The cardiovascular changes appearing only in association with the cataplexy episodes were of particular interest at the time of diagnosis. Although bradycardia associated with hypertension and brainstem dysfunction at the time of presentation suggested the possibility of Cushing’s reflex, no signs of increased intracranial pressure were detected on MRI. The neuroanatomical pathways of sleep-wake control and autonomic nervous system regulation are closely connected.

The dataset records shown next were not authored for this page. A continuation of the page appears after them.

<file path="config.mk">
export PLATFORM = sky130hd
export DESIGN_NAME = cr_dequantizer
export DESIGN_NICKNAME = d
export VERILOG_FILES = /design/src/rtl/cr_dequantizer.sv
export VERILOG_INCLUDE_DIRS = /design/src /design/src/rtl
export SDC_FILE = /design/constraint.sdc
export NUM_CORES = 2
export LEC_CHECK = 0
export ABC_AREA = 1
export CORE_ASPECT_RATIO = 2
export CORE_MARGIN = 2
export CORE_UTILIZATION = 60
export CTS_CLUSTER_SIZE = 40
export DETAILED_ROUTE_END_ITERATION = 7
export DONT_BUFFER_PORTS = 1
export GPL_ROUTABILITY_DRIVEN = 1
export GPL_TIMING_DRIVEN = 0
export PLACE_DENSITY = 0.76
export SLEW_MARGIN = 20
export SYNTH_ARGS = -nofsm -noshare
export SYNTH_HDL_FRONTEND = slang
export SYNTH_SLANG_ARGS = --single-unit
</file>
<file path="constraint.sdc">
create_clock -name clk -period 6.8 [get_ports clk]
set_clock_uncertainty 0.15 [all_clocks]
set_input_delay 1.02 -clock clk [delete_from_list [all_inputs] [get_ports clk]]
set_output_delay 1.02 -clock clk [all_outputs]
set_load 0.02 [all_outputs]
</file>
<file path="src/rtl/quantizer_constant.svh">
// rtl/quantizer_constant.svh - default Cr quantization table, row-major {row,col}
localparam logic [15:0] Q_MATRIX [0:63] = '{
    17, 18, 24, 47, 99, 99, 99, 99,
    18, 21, 26, 66, 99, 99, 99, 99,
    24, 26, 56, 99, 99, 99, 99, 99,
    47, 66, 99, 99, 99, 99, 99, 99,
    99, 99, 99, 99, 99, 99, 99, 99,
    99, 99, 99, 99, 99, 99, 99, 99,
    99, 99, 99, 99, 99, 99, 99, 99,
    99, 99, 99, 99, 99, 99, 99, 99
};

</file>
<file path="src/rtl/cr_dequantizer.sv">
// rtl/cr_dequantizer.sv - Cr dequantizer: coefficient x table entry, saturate, 8x8 block handoff
// Define CR_DEQ_PINGPONG_EN for two alternating output banks (full-rate streaming).
module cr_dequantizer #(
    parameter int CW = 11,
    parameter int QW = 16
) (
    input  logic                 clk,
    input  logic                 rst,
    input  logic                 in_valid,
    output logic                 in_ready,
    input  logic signed [CW-1:0] in_coef,
    input  logic                 tbl_we,
    input  logic [5:0]           tbl_addr,
    input  logic [QW-1:0]        tbl_data,
    output logic                 out_valid,
    input  logic                 out_ready,
    output logic signed [CW-1:0] Z [0:7][0:7]
);

`include "quantizer_constant.svh"

`ifdef CR_DEQ_PINGPONG_EN
    localparam int   NB = 2;
    localparam logic PP = 1'b1;
`else
    localparam int   NB = 1;
    localparam logic PP = 1'b0;
`endif

    localparam int PW = CW + QW + 1;
    localparam logic signed [PW-1:0] SAT_MAX = PW'((1 << (CW - 1)) - 1);
    localparam logic signed [PW-1:0] SAT_MIN = ~SAT_MAX;

    logic [QW-1:0]        tbl [0:63];
    logic [5:0]           idx;
    logic                 fill_bank;
    logic                 out_bank;
    // busy: coefficient 63 accepted, bank not yet handed off; full: last write landed
    logic [NB-1:0]        busy;
    logic [NB-1:0]        busy_n;
    logic [NB-1:0]        full;
    logic [NB-1:0]        full_n;
    logic                 s1_valid;
    logic signed [PW-1:0] s1_prod;
    logic [5:0]           s1_idx;
    logic                 s1_bank;
    logic signed [PW-1:0] coef_ext;
    logic signed [PW-1:0] q_ext;
    logic signed [CW-1:0] sat;
    logic                 accept;
    logic                 handoff;
    logic signed [CW-1:0] bank [0:NB-1][0:7][0:7];

    assign in_ready = ~busy[fill_bank];
    assign accept   = in_valid & in_ready;
    assign handoff  = out_valid & out_ready;
    assign coef_ext = PW'(in_coef);
    assign q_ext    = PW'({1'b0, tbl[idx]});
    assign Z        = bank[out_bank];

    always_comb begin
        if (s1_prod > SAT_MAX)
            sat = SAT_MAX[CW-1:0];
        else if (s1_prod < SAT_MIN)
            sat = SAT_MIN[CW-1:0];
        else
            sat = s1_prod[CW-1:0];
    end

    always_comb begin
        busy_n = busy;
        full_n = full;
        if (handoff) begin
            busy_n[out_bank] = 1'b0;
            full_n[out_bank] = 1'b0;
        end
        if (accept && idx == 6'd63)
            busy_n[fill_bank] = 1'b1;
        if (s1_valid && s1_idx == 6'd63)
            full_n[s1_bank] = 1'b1;
    end

    // Accepts read the table combinationally, so a same-cycle write is seen only by later accepts
    always_ff @(posedge clk) begin
        if (rst) begin
            for (int i = 0; i < 64; i++)
                tbl[6'(i)] <= QW'(Q_MATRIX[6'(i)]);
        end else if (tbl_we) begin
            tbl[tbl_addr] <= tbl_data;
        end
    end

    always_ff @(posedge clk) begin
        if (rst) begin
            idx       <= '0;
            fill_bank <= 1'b0;
            out_bank  <= 1'b0;
            busy      <= '0;
            full      <= '0;
            s1_valid  <= 1'b0;
            s1_prod   <= '0;
            s1_idx    <= '0;
            s1_bank   <= 1'b0;
            out_valid <= 1'b0;
        end else begin
            busy     <= busy_n;
            full     <= full_n;
            s1_valid <= accept;
            if (accept) begin
                s1_prod <= coef_ext * q_ext;
                s1_idx  <= idx;
                s1_bank <= fill_bank;
                idx     <= idx + 6'd1;
                if (idx == 6'd63)
                    fill_bank <= fill_bank ^ PP;
            end
            // out_valid trails full by one cycle; after a handoff the other bank may already be full
            if (handoff) begin
                out_bank  <= out_bank ^ PP;
                out_valid <= PP & full[out_bank ^ PP];
            end else begin
                out_valid <= full[out_bank];
            end
        end
    end

    always_ff @(posedge clk) begin
        if (rst)
            bank <= '{default: '0};
        else if (s1_valid)
            bank[s1_bank][s1_idx[5:3]][s1_idx[2:0]] <= sat;
    end

endmodule

</file>
==> results.md, run 1 <==
Clocking:
- The post-cts hold buffer count is 0.
- The largest buffer count on any clock path is 3.
- The H-tree generated during clock tree synthesis spans 4 levels.
- The TritonCTS buffer count is 150.
- For this design, the sink count on the clock tree is 1778.
- The clock tree root buffer cell is sky130_fd_sc_hd__clkbuf_16.

Yosys:
- The combined area of all synthesized cells is 78510 um^2.
- The dominant combinational cell family by area after synthesis is simple AND/OR/NAND/NOR gates.
- The xor and xnor fraction of the mapped netlist area is 0.001450.
- After synthesis, the mean cell area works out to just under 9 um^2.
- The cell count after synthesis came out at 8842.
- Of the total synthesized cell area, the portion taken by AND, OR, NAND and NOR gates is 0.1851.
- The complex-gate fraction of the synthesized area came to 0.1012.
- Yosys printed 0 warnings.
- Of the total synthesized cell area, the portion taken by full adders, half adders and majority gates is 0.04520.
- For this run, the register share of the synthesized area comes to 0.5840.
- The number of storage elements in the synthesis netlist is 1778.
- The number of unique standard cell types used by synthesis is 41.
- The post-synthesis net count is 9088.
- The proportion of synthesized area in mux cells is 0.

Die:
- The initial cell density of the core is 0.6046.
- The number of ports placed on the die boundary is 744.
- The floorplan step set the die width to 259.8 um.
- Measured along the y axis, the die boundary spans between 500 and 600 um.
- The floorplan has 187 rows.

Status:
- The first error in the log reads "[ERROR GRT-0116] Global routing finished with congestion. Check the congestion regions in the DRC Viewer".
- It got as far as 5_1_grt and failed there.
- The run stopped with a tool error.

Global routing:
- The via count of the first global-routing pass is 75120.
- The global-route wire length before repair is 631300 um.
- The overflow left after global routing is ~240.
- For this run, the total global-route usage over all layers was measured as 0.6755.
- The pin count of the biggest net entering global routing is 34.

Placed design:
- Buffers placed on the I/O ports in this run total 0.
- Routability-driven placement finished with a final weighted congestion of 1.160.
- The HPWL after detailed placement is 296700 um.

Hypocretin neurons project to many autonomic nervous system regulation centers including periaqueductal gray matter and the nucleus of the solitary tract.¹⁸ Moreover, they are located in the lateral part of the hypothalamus, which also contains autonomic nervous system neurons projecting to the lateral medulla and the intermediolateral gray matter column of the spinal cord.¹⁸ Heart rate and blood pressure normally vary according to the different phases of sleep as a result of increased parasympathetic activity during the non-REM phase and increased sympathetic activity during REM sleep.^18,19 In the REM phase, blood pressure and heart rate may fluctuate significantly, with blood pressure being potentially higher than during the waking state.¹⁸ In human patients with type 1 primary narcolepsy, autonomic changes affecting energy metabolism, cardiovascular activity, gastrointestinal motility, erectile function, and pupillary function are well reported; however, specific descriptions of the cardiovascular changes are conflicting.^18,19 Nevertheless, increased blood pressure as a result of raised sympathetic tone with secondary decreased heart rate, compatible with what we reported in our case, has been specifically described during cataplexy attacks in humans.²⁰ Considering their waxing and waning course in association with the narcolepsy-cataplexy episodes, we suspect that the cardiovascular changes described in our case were also associated to the hypocretin/orexin system dysfunction and cholinergic/monoaminergic imbalance.

Conclusion

We described a case of symptomatic narcolepsy/cataplexy in an adult dog secondary to brainstem MUO. Narcolepsy/cataplexy can present as a sign of an underlying structural brain pathology affecting the brainstem in dogs and resolve with appropriate treatment of the primary lesion. Cardiovascular changes can occur in association with the narcolepsy-cataplexy episodes.